The research is published in the journal Neuron.
The study
The researchers wanted to understand the relationship between substance abuse and reward, and why people continue to crave drugs and alcohol even when they’re known to have adverse side effects.
To do this, they decided to focus on how alcohol affects the memory.
“We were interested in understanding why memories for sensory cues, like dim lighting in a bar, the bouquet of a favorite wine, or the feel of a glass in your hand, are so long-lasting. These memories can trigger cravings for alcohol, and little is understood of the molecular biology underlying them,” said Karla Kaun, an assistant professor of neuroscience at Brown University and senior author on the paper.
“Our rationale was that if we could understand the mechanisms underlying these memories, we would have a better understanding of how cravings happened, and potentially discover new ways to treat cravings.”
Since fruit flies have only about 100,000 neurons, as opposed to over 100 billion found in humans, the researchers thought they would be a perfect small-scale model to test their theory.
To conduct the study, they used genetic tools to turn off key genes while training the flies on where to find alcohol, allowing them to see what proteins were required for reward behavior.
The findings
The researchers found that one of the proteins responsible for the flies’ craving for alcohol is Notch, a highly conserved gene that exists in animals. Notch1 in humans is the most similar protein found in flies, explained Kaun.
Notch is considered to be the first “domino” in a signaling pathway involved in embryo development, brain development and adult brain function in humans as well as animals.
This domino effect of a molecular signaling pathway means that when the first domino falls, it triggers more and more to follow.
Another domino affected by alcohol consumption is a gene called dopamine-2-like receptor, which produces the “feel good” neurotransmitter known as dopamine.

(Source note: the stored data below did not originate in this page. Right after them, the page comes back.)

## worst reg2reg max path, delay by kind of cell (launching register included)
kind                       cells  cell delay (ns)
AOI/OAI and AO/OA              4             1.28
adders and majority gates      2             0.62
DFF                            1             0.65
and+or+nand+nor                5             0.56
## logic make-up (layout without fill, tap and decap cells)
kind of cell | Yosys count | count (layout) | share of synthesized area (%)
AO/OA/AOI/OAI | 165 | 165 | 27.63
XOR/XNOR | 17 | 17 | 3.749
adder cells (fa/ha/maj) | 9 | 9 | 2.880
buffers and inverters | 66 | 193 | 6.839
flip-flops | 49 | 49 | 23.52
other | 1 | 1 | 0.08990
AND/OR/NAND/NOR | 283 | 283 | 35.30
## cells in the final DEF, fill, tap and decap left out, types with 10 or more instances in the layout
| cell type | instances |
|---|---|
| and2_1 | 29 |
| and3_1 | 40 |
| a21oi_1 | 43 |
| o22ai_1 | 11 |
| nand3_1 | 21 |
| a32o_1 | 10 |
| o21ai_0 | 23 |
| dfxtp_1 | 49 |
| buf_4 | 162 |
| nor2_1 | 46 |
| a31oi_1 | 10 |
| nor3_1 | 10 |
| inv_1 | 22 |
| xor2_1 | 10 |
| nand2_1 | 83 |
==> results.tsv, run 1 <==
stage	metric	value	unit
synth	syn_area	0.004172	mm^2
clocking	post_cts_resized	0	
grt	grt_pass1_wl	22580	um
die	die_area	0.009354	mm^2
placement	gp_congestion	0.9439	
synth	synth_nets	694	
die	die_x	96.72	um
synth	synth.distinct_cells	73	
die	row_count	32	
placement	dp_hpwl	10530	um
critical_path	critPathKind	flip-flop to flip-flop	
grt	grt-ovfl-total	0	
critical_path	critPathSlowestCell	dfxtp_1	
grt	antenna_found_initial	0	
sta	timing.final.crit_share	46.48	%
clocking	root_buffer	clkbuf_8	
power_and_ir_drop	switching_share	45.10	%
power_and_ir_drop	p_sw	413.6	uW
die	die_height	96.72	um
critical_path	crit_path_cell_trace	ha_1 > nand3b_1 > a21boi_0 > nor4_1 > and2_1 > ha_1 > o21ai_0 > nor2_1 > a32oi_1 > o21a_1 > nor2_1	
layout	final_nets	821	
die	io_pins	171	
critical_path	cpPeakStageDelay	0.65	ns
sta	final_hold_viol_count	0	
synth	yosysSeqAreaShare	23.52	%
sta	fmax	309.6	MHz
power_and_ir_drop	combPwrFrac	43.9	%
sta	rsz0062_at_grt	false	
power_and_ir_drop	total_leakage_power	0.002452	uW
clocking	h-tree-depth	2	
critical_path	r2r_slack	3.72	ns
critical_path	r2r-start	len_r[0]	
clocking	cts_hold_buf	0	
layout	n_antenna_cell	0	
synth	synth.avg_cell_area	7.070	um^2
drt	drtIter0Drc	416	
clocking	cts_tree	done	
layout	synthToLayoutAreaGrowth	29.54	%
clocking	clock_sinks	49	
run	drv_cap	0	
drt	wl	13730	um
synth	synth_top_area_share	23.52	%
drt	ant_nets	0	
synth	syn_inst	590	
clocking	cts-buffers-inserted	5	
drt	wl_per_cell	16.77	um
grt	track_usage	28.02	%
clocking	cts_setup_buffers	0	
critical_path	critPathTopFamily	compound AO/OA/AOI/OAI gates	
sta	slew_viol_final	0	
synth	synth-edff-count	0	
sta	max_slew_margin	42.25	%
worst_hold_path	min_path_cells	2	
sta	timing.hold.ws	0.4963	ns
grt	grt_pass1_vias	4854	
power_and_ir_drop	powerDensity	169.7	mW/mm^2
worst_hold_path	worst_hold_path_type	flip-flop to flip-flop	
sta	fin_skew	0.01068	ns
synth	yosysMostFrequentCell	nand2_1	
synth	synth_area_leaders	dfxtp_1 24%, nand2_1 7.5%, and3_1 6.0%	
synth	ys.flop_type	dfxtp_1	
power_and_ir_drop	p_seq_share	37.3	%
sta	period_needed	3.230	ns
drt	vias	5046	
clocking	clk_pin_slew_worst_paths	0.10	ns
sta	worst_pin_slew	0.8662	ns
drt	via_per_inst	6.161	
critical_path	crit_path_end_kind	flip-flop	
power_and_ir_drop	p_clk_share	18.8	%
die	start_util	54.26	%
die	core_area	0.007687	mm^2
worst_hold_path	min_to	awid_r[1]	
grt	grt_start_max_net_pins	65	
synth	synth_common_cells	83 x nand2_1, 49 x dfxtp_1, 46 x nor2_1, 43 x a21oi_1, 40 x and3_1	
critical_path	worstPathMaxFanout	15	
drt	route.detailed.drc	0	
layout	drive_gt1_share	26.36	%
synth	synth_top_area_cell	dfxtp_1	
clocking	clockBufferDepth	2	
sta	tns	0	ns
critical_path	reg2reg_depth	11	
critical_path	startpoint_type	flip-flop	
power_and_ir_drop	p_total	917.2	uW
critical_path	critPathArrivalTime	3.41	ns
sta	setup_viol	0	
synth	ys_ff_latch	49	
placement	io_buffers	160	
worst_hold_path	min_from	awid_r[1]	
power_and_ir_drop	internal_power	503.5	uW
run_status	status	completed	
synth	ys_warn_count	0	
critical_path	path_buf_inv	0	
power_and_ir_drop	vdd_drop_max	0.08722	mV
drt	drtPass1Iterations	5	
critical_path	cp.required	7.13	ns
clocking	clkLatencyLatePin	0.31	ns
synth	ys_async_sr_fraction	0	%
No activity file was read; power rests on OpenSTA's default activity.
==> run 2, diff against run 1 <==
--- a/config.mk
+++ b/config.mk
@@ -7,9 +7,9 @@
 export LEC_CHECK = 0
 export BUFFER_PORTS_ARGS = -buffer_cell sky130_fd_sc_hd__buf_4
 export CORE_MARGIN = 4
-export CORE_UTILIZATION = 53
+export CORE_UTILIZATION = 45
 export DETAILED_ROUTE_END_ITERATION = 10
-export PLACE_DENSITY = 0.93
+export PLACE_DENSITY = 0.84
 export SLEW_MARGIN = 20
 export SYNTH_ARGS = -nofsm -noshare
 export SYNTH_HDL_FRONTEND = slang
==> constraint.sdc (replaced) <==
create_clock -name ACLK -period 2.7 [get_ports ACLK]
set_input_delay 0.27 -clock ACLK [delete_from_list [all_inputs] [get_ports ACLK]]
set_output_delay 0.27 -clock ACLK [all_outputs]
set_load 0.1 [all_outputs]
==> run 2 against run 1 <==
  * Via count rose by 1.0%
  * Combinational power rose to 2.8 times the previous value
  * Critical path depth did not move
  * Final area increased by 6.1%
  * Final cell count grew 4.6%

“The dopamine-2-like receptor is known to be involved in encoding whether a memory is pleasing or aversive,” Emily Petruccelli, a postdoctoral researcher who led the research as a postdoc researcher at Brown and is now an assistant professor at Southern Illinois University, said in a statement.

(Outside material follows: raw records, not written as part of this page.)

## config.mk

```make
export PLATFORM = sky130hd
export DESIGN_NAME = hazard_stall_control
export DESIGN_NICKNAME = d
export VERILOG_FILES = /design/src/rtl/hazard_pkg.sv /design/src/rtl/hazard_match.sv /design/src/rtl/hazard_stall_control.sv
export SDC_FILE = /design/constraint.sdc
export NUM_CORES = 1
export LEC_CHECK = 0
export BUFFER_PORTS_ARGS = -buffer_cell sky130_fd_sc_hd__clkbuf_2
export CORE_AREA = 2 2 41 43
export CTS_BUF_LIST = sky130_fd_sc_hd__clkbuf_8
export DETAILED_ROUTE_END_ITERATION = 8
export DIE_AREA = 0 0 43 45
export GPL_ROUTABILITY_DRIVEN = 0
export GPL_TIMING_DRIVEN = 0
export PLACE_DENSITY = 0.9
export SYNTH_ARGS = -nofsm -noshare
export SYNTH_HDL_FRONTEND = slang
export SYNTH_SLANG_ARGS = --single-unit
```

## constraint.sdc

```tcl
create_clock -name Clk -period 3.6 [get_ports Clk]
set_input_delay 0.18 -clock Clk [delete_from_list [all_inputs] [get_ports Clk]]
set_output_delay 0.18 -clock Clk [all_outputs]
set_load 0.05 [all_outputs]
```

## src/rtl/hazard_pkg.sv

```systemverilog
// Shared pipeline definitions for the ID-stage hazard controller.
package hazard_pkg;

  // Controller state encodings
  localparam logic [1:0] ST_RUN    = 2'd0;
  localparam logic [1:0] ST_STALL  = 2'd1;
  localparam logic [1:0] ST_MCBUSY = 2'd2;

  // $zero is hardwired, so it never creates a dependency
  localparam logic [4:0] REG_ZERO = 5'd0;

  typedef enum logic [1:0] {
    StRun    = ST_RUN,
    StStall  = ST_STALL,
    StMcBusy = ST_MCBUSY
  } hazardState_e;

  // Stall-cycle demand from a single hazard evaluation (0, 1 or 2 cycles)
  typedef logic [1:0] stallNeed_t;

endpackage

```

## src/rtl/hazard_match.sv

```systemverilog
// Register-dependency compare with the zero-register guard.
module hazard_match
  import hazard_pkg::*;
(
  input  logic       compareEn,
  input  logic [4:0] srcReg,
  input  logic [4:0] dstReg,
  output logic       match
);

  // A write to $zero is architecturally invisible, so it never matches
  always_comb begin
    match = compareEn && (dstReg != REG_ZERO) && (dstReg == srcReg);
  end

endmodule

```

## src/rtl/hazard_stall_control.sv

```systemverilog
// ID-stage hazard controller: stalls or flushes wherever EX forwarding cannot cover a hazard
// (load-use, branch operands compared in ID, multi-cycle ops).
// Optional build macro: HAZARD_PERF_EN adds saturating StallCycles / FlushCount counters.
module hazard_stall_control
  import hazard_pkg::*;
#(
  parameter int unsigned MC_LAT = 4,
  parameter int unsigned CNT_W  = 32
) (
  input  logic             Clk,
  input  logic             Reset,
  input  logic [4:0]       ID_rs,
  input  logic [4:0]       ID_rt,
  input  logic             ID_UsesRt,
  input  logic             ID_Branch,
  input  logic             ID_MultiCycle,
  input  logic             EX_MemRead,
  input  logic             EX_RegWrite,
  input  logic [4:0]       EX_WriteReg,
  input  logic             MEM_MemRead,
  input  logic [4:0]       MEM_WriteReg,
  input  logic             EX_BranchTaken,
  output logic             PCWrite,
  output logic             IFIDWrite,
  output logic             IDEXBubble,
  output logic             IFIDFlush,
  output logic             Busy
`ifdef HAZARD_PERF_EN
  ,
  output logic [CNT_W-1:0] StallCycles,
  output logic [CNT_W-1:0] FlushCount
`endif
);

  // The 4-bit counter and MCBUSY reload both rely on this range
  if (MC_LAT < 2 || MC_LAT > 15 || CNT_W == 0) begin : gen_param_check
    $error("hazard_stall_control: MC_LAT must be 2..15 and CNT_W nonzero");
  end

  localparam logic [3:0] McReload = 4'(MC_LAT - 2);

  hazardState_e stateQ, stateD;
  logic [3:0]   cntQ, cntD;

  logic       exRsMatch, exRtMatch, memRsMatch, memRtMatch;
  logic       exMatch, memMatch;
  stallNeed_t stallNeed;

  logic         evalStall;
  hazardState_e evalState;
  logic [3:0]   evalCnt;

  hazard_match uExRs (
    .compareEn (1'b1),
    .srcReg    (ID_rs),
    .dstReg    (EX_WriteReg),
    .match     (exRsMatch)
  );

  hazard_match uExRt (
    .compareEn (ID_UsesRt),
    .srcReg    (ID_rt),
    .dstReg    (EX_WriteReg),
    .match     (exRtMatch)
  );

  hazard_match uMemRs (
    .compareEn (1'b1),
    .srcReg    (ID_rs),
    .dstReg    (MEM_WriteReg),
    .match     (memRsMatch)
  );

  hazard_match uMemRt (
    .compareEn (ID_UsesRt),
    .srcReg    (ID_rt),
    .dstReg    (MEM_WriteReg),
    .match     (memRtMatch)
  );

  // Stall demand of the instr in ID; branch-on-load from EX is the worst case
  always_comb begin
    exMatch  = exRsMatch || exRtMatch;
    memMatch = memRsMatch || memRtMatch;
    if (ID_Branch && EX_MemRead && exMatch) begin
      stallNeed = 2'd2;
    end else if (exMatch && (EX_MemRead || (ID_Branch && EX_RegWrite))) begin
      stallNeed = 2'd1;
    end else if (ID_Branch && MEM_MemRead && memMatch) begin
      stallNeed = 2'd1;
    end else begin
      stallNeed = 2'd0;
    end
  end

  // Outcome of a fresh evaluation; a data hazard outranks starting a multi-cycle op
  always_comb begin
    evalStall = (stallNeed != 2'd0);
    evalState = StRun;
    evalCnt   = 4'd0;
    if (evalStall) begin
      evalState = StStall;
      evalCnt   = {2'b00, stallNeed} - 4'd1;
    end else if (ID_MultiCycle) begin
      evalState = StMcBusy;
      evalCnt   = McReload;
    end
  end

  // State and counter register
  always_ff @(posedge Clk or negedge Reset) begin
    if (!Reset) begin
      stateQ <= StRun;
      cntQ   <= 4'd0;
    end else begin
      stateQ <= stateD;
      cntQ   <= cntD;
    end
  end

  // Next state and pipeline-control outputs; the detecting cycle already stalls
  always_comb begin
    PCWrite    = 1'b1;
    IFIDWrite  = 1'b1;
    IDEXBubble = 1'b0;
    IFIDFlush  = 1'b0;
    stateD     = stateQ;
    cntD       = cntQ;

    if (EX_BranchTaken) begin
      // Redirect wins everywhere; an in-flight multi-cycle op simply completes in EX
      IFIDFlush  = 1'b1;
      IDEXBubble = 1'b1;
      stateD     = StRun;
      cntD       = 4'd0;
    end else begin
      unique case (stateQ)
        StRun: begin
          if (evalStall) begin
            PCWrite    = 1'b0;
            IFIDWrite  = 1'b0;
            IDEXBubble = 1'b1;
          end
          stateD = evalState;
          cntD   = evalCnt;
        end
        StStall: begin
          if (cntQ != 4'd0) begin
            PCWrite    = 1'b0;
            IFIDWrite  = 1'b0;
            IDEXBubble = 1'b1;
            cntD       = cntQ - 4'd1;
          end else begin
            // Exit cycle: the ID instr is re-evaluated against the advanced pipeline
            if (evalStall) begin
              PCWrite    = 1'b0;
              IFIDWrite  = 1'b0;
              IDEXBubble = 1'b1;
            end
            stateD = evalState;
            cntD   = evalCnt;
          end
        end
        StMcBusy: begin
          PCWrite    = 1'b0;
          IFIDWrite  = 1'b0;
          IDEXBubble = 1'b1;
          if (cntQ == 4'd0) begin
            stateD = StRun;
          end else begin
            cntD = cntQ - 4'd1;
          end
        end
        default: begin
          stateD = StRun;
          cntD   = 4'd0;
        end
      endcase
    end
  end

  // Busy flags any non-RUN state
  always_comb begin
    Busy = (stateQ != StRun);
  end

`ifdef HAZARD_PERF_EN
  logic [CNT_W-1:0] stallCntQ, flushCntQ;

  // Saturating performance counters
  always_ff @(posedge Clk or negedge Reset) begin
    if (!Reset) begin
      stallCntQ <= '0;
      flushCntQ <= '0;
    end else begin
      if (!PCWrite && (stallCntQ != {CNT_W{1'b1}})) begin
        stallCntQ <= stallCntQ + CNT_W'(1);
      end
      if (IFIDFlush && (flushCntQ != {CNT_W{1'b1}})) begin
        flushCntQ <= flushCntQ + CNT_W'(1);
      end
    end
  end

  assign StallCycles = stallCntQ;
  assign FlushCount  = flushCntQ;
`endif

endmodule

```

; ---- Word-level counts from Yosys, hierarchy flattened
; Cells that the tools add are included.
[classes]
addsub = 2
mul = 0
div = 0
order_cmp = 0
n_eq_ne = 9
n_shift = 0
n_mux = 24
bitwise_logic = 0
n_reduce_logical = 23
[op_table]
columns = cell, n
row1 = 5-bit == test, 4
row2 = 4-bit 2-to-1 mux, 4
row3 = 2-bit 2-to-1 mux, 7
row4 = 1-bit logical AND, 12
row5 = 4-bit one-hot mux with 3 select lines, 1
row6 = 5-bit nonzero test, 2
row7 = 1-bit 2-to-1 mux, 9
row8 = "3-bit != test, second input constant", 3
row9 = 1-bit one-hot mux with 3 select lines, 2
row10 = 2-bit one-hot mux with 3 select lines, 1
row11 = 4-bit logical NOT, 1
row12 = 2-bit nonzero test, 2
row13 = 4-bit nonzero test, 1
row14 = "4-bit by 1-bit subtractor with 4-bit output, second input constant", 1
row15 = 1-bit logical OR, 3
row16 = "2-bit by 1-bit subtractor with 3-bit output, second input constant", 1
row17 = "2-bit by 1-bit == test with 1-bit output, second input constant", 1
row18 = "2-bit == test, second input constant", 1
row19 = 2-bit logical NOT, 1
row20 = 2-bit AND reduction, 1
[word_totals]
reg_bits = 6
latch_bits = 0
ram_bits = 0
rom_bits = 0
in_bits = 29
out_inout_bits = 5
wordCells = 60
memories = 0

; ---- Longest topological paths before layout
; Gate-level depths: netlist of the first run.
[logic_depth]
ltp_word = 13
mapped_depth = 9
depth_no_buf = 8

; ---- Modules after synthesis
; From an unflattened synthesis of the first run, not the netlist that was laid out.
[unflattened]
hier_cells = 93
hier_area_um2 = 735.7
[modules_own_cells]
columns = module, n_inst, cells_per_inst, area_each_um2
row1 = hazard_stall_control, 1, 53, 430.4
row2 = hazard_match, 4, 10, 76.3

; ---- Worst setup path before layout of the first run
; Ideal clock, no wire load.
[synth_path]
path_type = reg2out
startpoint = reg cntQ[0]
endpoint = out PCWrite
arrival_time_ns = 1.996
t_required_ns = 3.420
setup_slack_ns = 1.424
stages_incl_launch_ff = 10
n_path_buf = 1
path_cell_list = dfrtp_1 > inv_1 > ha_1 > nor3b_2 > nand2b_1 > nor2_1 > nor2_1 > o21ai_1 > nand2b_1 > buf_4
[synth_between]
elab_chain_len = 4
[synth_rtl]
columns = item, line
row1 = start: declaration, hazard_stall_control.sv:43  ; logic [3:0] cntQ, cntD;
row2 = start signal: assignment, hazard_stall_control.sv:117  ; cntQ <= cntD;
row3 = 4-bit nonzero test, hazard_stall_control.sv:148  ; if (cntQ != 4'd0) begin
row4 = 1-bit 2-to-1 mux, --
row5 = 1-bit one-hot mux with 3 select lines, --
row6 = 1-bit 2-to-1 mux, --
row7 = end: declaration, hazard_stall_control.sv:23  ; output logic PCWrite,
; Every way passes these cells.

; ---- Worst setup path in the final report of the first run
[layout_path]
startpoint = reg cntQ[0]
endpoint = out IDEXBubble
[layout_between]
elab_chain_len = 4
[layout_rtl]
columns = item, line
row1 = 4-bit nonzero test, hazard_stall_control.sv:148
row2 = 1-bit 2-to-1 mux, hazard_stall_control.sv:148
row3 = 1-bit one-hot mux with 3 select lines, hazard_stall_control.sv:137  ; unique case (stateQ)
row4 = 1-bit 2-to-1 mux, hazard_stall_control.sv:130  ; if (EX_BranchTaken) begin
row5 = end: declaration, hazard_stall_control.sv:25  ; output logic IDEXBubble,
; Every way passes these cells.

Alcohol disrupts this memory pathway to form cravings.
But, in this case, the researchers found that alcohol didn’t cause the dopamine receptor gene to turn off or on, or even to increase or decrease the amount of the protein produced. Instead, they found that alcohol changed the version of the protein produced by a single amino acid “letter” in a key area.
“First, it’s critical to understand that genes do get turned on and off during memory formation, and by alcohol consumption,” said Kaun. “This means that the proteins in your memory circuits are changing as memories for the intoxicating effects of alcohol are being formed. Genes can have many different products, depending on how they are transcribed from a gene to RNA or translated from RNA to protein.”
These different forms can have different functions in the cell, Kaun explained. They might get localized to different areas of the cell, or they might even activate different enzymatic pathways.
“It’s critical to understand which gene products are being produced because they can change the function of the cell, potentially affecting the activity of a neural circuit, and thus affecting how a memory is being formed or remembered.”
Translating to humans
The researchers don’t know if alcohol affects the human brain the same way it activates Notch in fly memory circuits, but since the receptors are so highly conserved, the study suggests that it very well might translate in the same way, explained Kaun.
Additionally, the researchers are investigating reports of alternative splicing in the brain of human patients with alcohol disorder.
“We are currently investigating how Notch activity changes with activity of memory circuits, and looking at the functional consequence of alternative splicing in memory circuits,” said Kaun.
“We are intrigued about whether the alternative splicing of key genes persistently affects memory circuits in such a way to change future decisions about reward.”
The team is also continuing its work by studying the effects that opiates have on the same molecular pathways.
Understanding how alcohol affects memory formation could ultimately give insight on how best to treat patients recovering from alcohol addiction, according to Kaun.
“Memories for sensory cues associated with being intoxicated are extremely long-lasting and can trigger cravings in those trying to recover from alcohol use disorder,” she said.
“If we understand more about the neural and molecular mechanisms underlying these cravings, we will gain a deeper understanding of why cravings happen and what might be the best ways to treat them to prevent relapse.”